Saved data entries:
##############################
File: config.mk
export PLATFORM = sky130hd
export DESIGN_NAME = elevator_request_queue_unit
export DESIGN_NICKNAME = d
export VERILOG_FILES = /design/src/hw/rtl/erq_pkg.sv /design/src/hw/rtl/erq_stop_mem.sv /design/src/hw/rtl/erq_cmp_unit.sv /design/src/hw/rtl/elevator_request_queue_unit.sv
export SDC_FILE = /design/constraint.sdc
export NUM_CORES = 1
export LEC_CHECK = 0
export ABC_AREA = 1
export BUFFER_PORTS_ARGS = -buffer_cell sky130_fd_sc_hd__buf_2
export CORE_MARGIN = 5
export CORE_UTILIZATION = 68
export CTS_BUF_LIST = sky130_fd_sc_hd__clkbuf_4 sky130_fd_sc_hd__clkbuf_8
export DETAILED_ROUTE_END_ITERATION = 8
export PLACE_DENSITY = 0.89
export SLEW_MARGIN = 40
export SYNTH_ARGS = -nofsm -noshare
export SYNTH_HDL_FRONTEND = slang
export SYNTH_SLANG_ARGS = --single-unit
File: constraint.sdc
create_clock -name clk -period 4.6 [get_ports clk]
set_input_delay 1.38 -clock clk [delete_from_list [all_inputs] [get_ports clk]]
set_output_delay 1.38 -clock clk [all_outputs]
set_load 0.01 [all_outputs]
##############################
Assignment: Write out again exactly the lines that run from the one holding "export CTS_BUF_LIST = sky130_fd_sc_hd__clkbuf_4" through the last line of the data; omit all other lines.

Result for this exercise:
export CTS_BUF_LIST = sky130_fd_sc_hd__clkbuf_4 sky130_fd_sc_hd__clkbuf_8
export DETAILED_ROUTE_END_ITERATION = 8
export PLACE_DENSITY = 0.89
export SLEW_MARGIN = 40
export SYNTH_ARGS = -nofsm -noshare
export SYNTH_HDL_FRONTEND = slang
export SYNTH_SLANG_ARGS = --single-unit
File: constraint.sdc
create_clock -name clk -period 4.6 [get_ports clk]
set_input_delay 1.38 -clock clk [delete_from_list [all_inputs] [get_ports clk]]
set_output_delay 1.38 -clock clk [all_outputs]
set_load 0.01 [all_outputs]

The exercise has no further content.